You no longer need this package as of botocore version 1.8.14, which now includes the JSON file cache structure traditionally used by the AWS CLI (see boto/botocore#1338).
As an example you can configure your boto3 clients to leverage the local session cache as follows:
from botocore import credentials
import botocore.session
import boto3
import os
# By default the cache path is ~/.aws/boto/cache
cli_cache = os.path.join(os.path.expanduser('~'),'.aws/cli/cache')
# Construct botocore session with cache
session = botocore.session.get_session()
session.get_component('credential_provider').get_provider('assume-role').cache = credentials.JSONFileCache(cli_cache)
# Create boto3 client from session
client = boto3.Session(botocore_session=session).client('ecs')

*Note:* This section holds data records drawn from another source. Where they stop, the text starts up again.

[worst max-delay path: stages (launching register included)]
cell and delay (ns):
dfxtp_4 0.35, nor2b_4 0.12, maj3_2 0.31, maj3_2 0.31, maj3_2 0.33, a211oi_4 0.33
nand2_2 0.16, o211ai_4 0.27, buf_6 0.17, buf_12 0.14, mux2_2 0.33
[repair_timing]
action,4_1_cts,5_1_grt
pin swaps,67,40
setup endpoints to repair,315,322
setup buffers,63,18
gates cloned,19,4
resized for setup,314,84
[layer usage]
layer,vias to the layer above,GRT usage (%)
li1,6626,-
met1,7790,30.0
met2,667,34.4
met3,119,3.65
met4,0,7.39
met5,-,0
This is an optimization exercise on Yosys and OpenROAD, whose aim is small area, not a production implementation. At most, simulation tests tie the RTL to the original design; equivalence was not proved. Function not checked in run 6: the RTL went through the layout flow alone. Power and IR drop assume default switching activity. No driver is modelled on the clock port, so clocking that relies on it looks cheaper here than on a real chip.

File: design/flow/design.v
package regcon_pkg;
        typedef enum logic [2:0] {
                write    = 3'd0,
                read     = 3'd1,
                read_two = 3'd2,
                compare  = 3'd5,
                xor_op   = 3'd6,
                shift    = 3'd7
        } opcode_e;
        typedef logic [5-1:0] reg_addr_t;
        typedef logic [16-1:0] reg_word_t;
        typedef struct packed {
                logic                        pad;
                logic [4-1:0] amount;
        } shift_view_t;
        typedef union packed {
                reg_addr_t   addr;
                shift_view_t shift_view;
        } operand_u;
        typedef struct packed {
                opcode_e   opcode;
                reg_addr_t src_a;
                operand_u  src_b;
                reg_addr_t dest;
                reg_word_t data;
        } console_cmd_t;
        typedef struct packed {
                logic      valid;
                reg_word_t line1_word;
                reg_word_t line2_word;
        } display_req_t;
        typedef struct packed {
                logic      en;
                reg_addr_t addr;
                reg_word_t data;
        } reg_wr_t;
endpackage
`timescale 1ns/1ps
module register_console_top (
        input  logic                        clk,
        input  logic                        reset,
        input  logic                        rot,
        input  logic [4-1:0] bits,
        output logic [128-1:0]   line1,
        output logic [128-1:0]   line2
);
        localparam logic [3:0] CLR_N = 4'd8;
        logic       rot_prev;
        logic       busy;
        logic [2:0] fc;           
        logic [2:0] op;
        logic       cv, upd;      
        logic [4:0] A;            
        logic step, fstep, start, last;
        logic op_w, op_r, op_r2, op_c, op_x, op_s, writes;
        assign step  = rot & ~rot_prev;
        assign fstep = step & busy;
        assign start = step & ~busy & (bits[2:0] != 3'd3) & (bits[2:0] != 3'd4);
        assign op_w  = (op == 3'd0);
        assign op_r  = (op == 3'd1);
        assign op_r2 = (op == 3'd2);
        assign op_c  = (op == 3'd5);
        assign op_x  = (op == 3'd6);
        assign op_s  = (op == 3'd7);
        assign writes = ~(op_r | op_r2);
        always_comb begin
                case (op)
                        3'd1:    last = (fc == 3'd1);
                        3'd2:    last = (fc == 3'd3);
                        3'd7:    last = (fc == 3'd4);
                        default: last = (fc == 3'd5);
                endcase
        end
        always_ff @(posedge clk) begin
                if (reset) begin
                        rot_prev <= 1'b0;
                        busy     <= 1'b0;
                        cv       <= 1'b0;
                        upd      <= 1'b0;
                end else begin
                        rot_prev <= rot;
                        cv       <= fstep & last;
                        upd      <= cv;
                        if (start)
                                busy <= 1'b1;
                        else if (fstep & last)
                                busy <= 1'b0;
                end
        end
        logic a_lo, a_hi;
        always_comb begin
                if (op_w) begin
                        a_lo = (fc == 3'd0);
                        a_hi = (fc == 3'd1);
                end else if (op_s) begin
                        a_lo = (fc == 3'd0) | (fc == 3'd3);
                        a_hi = (fc == 3'd1) | (fc == 3'd4);
                end else begin
                        a_lo = ~fc[0];
                        a_hi = fc[0];
                end
        end
        always_ff @(posedge clk) begin
                if (start) begin
                        op <= bits[2:0];
                        fc <= 3'd0;
                end else if (fstep) begin
                        fc <= fc + 3'd1;
                end
                if (fstep & a_lo) A[3:0] <= bits;
                if (fstep & a_hi) A[4]   <= bits[0];
        end
        logic [31:0][15:0] ring;
        logic [4:0]  ptr;
        logic [3:0]  clr_cnt;
        logic        clr;
        logic        pv;          
        logic [4:0]  pp;          
        logic [15:0] pd;          
        logic [4:0]  q;           
        logic        rok;         
        logic        q_ok;
        logic        hit;
        logic [15:0] rd;          
        logic        wr_now;
        logic [15:0] res;
        logic [3:0]  wp;
        assign q    = A + ptr;
        assign rok  = ~q[0];
        assign clr  = (clr_cnt != CLR_N);
        assign q_ok = ({1'b0, q[2:0]} < clr_cnt);
        assign hit  = pv & (q == pp);
        logic [16:0]       rsel;
        logic [16:0][15:0] rsrc;
        logic [5:0][15:0]  rd_n;
        assign rsel[15:0] = {16{q_ok & ~hit}} & (16'd1 << q[4:1]);
        assign rsel[16]   = hit;
        for (genvar k = 0; k < 16; k++) begin : g_src
                assign rsrc[k] = ring[2*k];
        end
        assign rsrc[16] = pd;
        for (genvar g = 0; g < 5; g++) begin : g_rd
                for (genvar b = 0; b < 16; b++) begin : g_bit
                        rc_aoi222 u_aoi (
                                .a1 (rsrc[3*g][b]),   .a2 (rsel[3*g]),
                                .b1 (rsrc[3*g+1][b]), .b2 (rsel[3*g+1]),
                                .c1 (rsrc[3*g+2][b]), .c2 (rsel[3*g+2]),
                                .y  (rd_n[g][b])
                        );
                end
        end
        for (genvar b = 0; b < 16; b++) begin : g_rd5
                rc_aoi22 u_aoi (
                        .a1 (rsrc[15][b]), .a2 (rsel[15]),
                        .b1 (rsrc[16][b]), .b2 (rsel[16]),
                        .y  (rd_n[5][b])
                );
        end
        always_comb begin
                rd = 16'd0;
                for (int g = 0; g < 6; g++) rd = rd | ~rd_n[g];
        end
        for (genvar p = 0; p < 4; p++) begin : g_wp
                assign wp[p] = clr | (pv & (pp == 5'(8*p + 31)));
        end
        assign wr_now = upd & writes;
        always_ff @(posedge clk) begin
                for (int i = 1; i < 32; i++) ring[i] <= ring[i-1];
                ring[0]  <= wp[0] ? pd : ring[31];
                ring[8]  <= wp[1] ? pd : ring[7];
                ring[16] <= wp[2] ? pd : ring[15];
                ring[24] <= wp[3] ? pd : ring[23];
        end
        always_ff @(posedge clk) begin
                if (reset) begin
                        ptr     <= 5'd0;
                        clr_cnt <= 4'd0;
                        pv      <= 1'b0;
                        pd      <= 16'd0;
                end else begin
                        ptr <= ptr + 5'd1;
                        if (clr) clr_cnt <= clr_cnt + 4'd1;
                        if (wr_now) begin
                                pv <= 1'b1;
                                pd <= res;
                        end else begin
                                if (wp != 4'd0) pv <= 1'b0;
                                if (cv & op_r2) pd <= rd;
                        end
                end
                pp <= (wr_now ? q : pp) + 5'd1;
        end
        logic [15:0] T;
        logic [3:0]  amt;
        logic [3:0]  a_cur;
        logic        xd;          
        logic        tload, wdat, xop;
        assign tload = (fc == 3'd2) & rok & ~(fstep & op_w);
        assign wdat  = fstep & op_w & (fc >= 3'd2);
        assign xop   = (fc == 3'd4) & rok & (op_c | op_x) & ~xd;
        assign a_cur = (fstep & op_s & (fc == 3'd2)) ? bits : amt;
        always_ff @(posedge clk) begin
                if (start)
                        xd <= 1'b0;
                else if (xop)
                        xd <= 1'b1;
        end
        always_ff @(posedge clk) begin
                if (reset)
                        amt <= 4'd0;
                else if (tload)
                        amt <= a_cur;
                else if (a_cur[3:2] != 2'd0)
                        amt <= a_cur - 4'd4;
                else if (a_cur[1])
                        amt <= a_cur - 4'd2;
                else if (a_cur[0])
                        amt <= a_cur - 4'd1;
                else
                        amt <= a_cur;
        end
        always_ff @(posedge clk) begin
                if (tload)
                        T <= rd;
                else if (wdat)
                        T <= {bits, T[15:4]};
                else if (xop)
                        T <= T ^ rd;
                else if (a_cur[3:2] != 2'd0)
                        T <= {4'd0, T[15:4]};
                else if (a_cur[1])
                        T <= {2'd0, T[15:2]};
                else if (a_cur[0])
                        T <= {1'b0, T[15:1]};
        end
        assign res = op_c ? {15'd0, (T == 16'd0)} : T;
        logic [15:0] L1, L2;
        logic        LN;
        always_ff @(posedge clk) begin
                if (reset) begin
                        L1 <= 16'd0;
                        L2 <= 16'd0;
                        LN <= 1'b0;
                end else if (upd) begin
                        L1 <= op_r2 ? T : {11'd0, A};
                        if (op_r | op_r2)
                                L2 <= rok ? rd : (op_r ? T : pd);
                        else
                                L2 <= res;
                        LN <= 1'b1;
                end
        end
        always_comb begin
                for (int i = 0; i < 16; i++) begin
                        line1[i*8 +: 8] = {2'b00, LN, LN, 3'b000, L1[i]};
                        line2[i*8 +: 8] = {2'b00, LN, LN, 3'b000, L2[i]};
                end
        end
endmodule
This design comes from an exercise in tuning for a short achievable clock period and few clock cycles on the open sky130 flow, not from production work.
In this exercise RTL edits were held to simulation tests only and were not proved equivalent to the original.
No activity file was given, so power comes from the tool's default toggle rates.

<file path="flow/run.sh">
#!/bin/bash
# synth_recipe.tcl (not shown) runs the flow's synth.tcl, then flattens the netlist and writes it again
# the make line also repeats each setting of config.mk as NAME=value (left out here)
make -C /OpenROAD-flow-scripts/flow DESIGN_CONFIG=/design/flow/config.mk WORK_HOME=/design/flow/orfs CLKGATE_MAP_FILE= SYNTH_SCRIPT=/design/flow/synth_recipe.tcl finish
</file>
<file path="flow/config.mk">
export PLATFORM = sky130hd
export DESIGN_NAME = muldiv_sequencer
export DESIGN_NICKNAME = muldiv_sequencer
export VERILOG_FILES = /design/flow/design.v
export SDC_FILE = /design/flow/constraint.sdc
export NUM_CORES = 4
export LEC_CHECK = 0
export CAP_MARGIN = 20
export CORE_MARGIN = 2
export CORE_UTILIZATION = 40
export SLEW_MARGIN = 20
</file>
<file path="flow/constraint.sdc">
create_clock -name core_clock -period 10.0 [get_ports {clk}]
set_input_delay 2.0000 -clock core_clock [delete_from_list [all_inputs] [get_ports {clk}]]
set_output_delay 2.0000 -clock core_clock [all_outputs]
set_load 0.01 [all_outputs]
</file>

This package automatically configures the underlying AWS Python SDK botocore session object used by boto3 with a file-based cache for storing temporary session credentials.
The implementation leverages the session credential cache used by the AWS CLI, meaning you can use cached credentials from running the AWS CLI in separate external processes.
This is particularly useful if you are required to use multi-factor authentication (MFA) for API-based access to AWS, as you can leverage MFA-authenticated temporary session credentials for up to one hour, rather than having to re-enter your credentials each time you use applications that leverage boto3.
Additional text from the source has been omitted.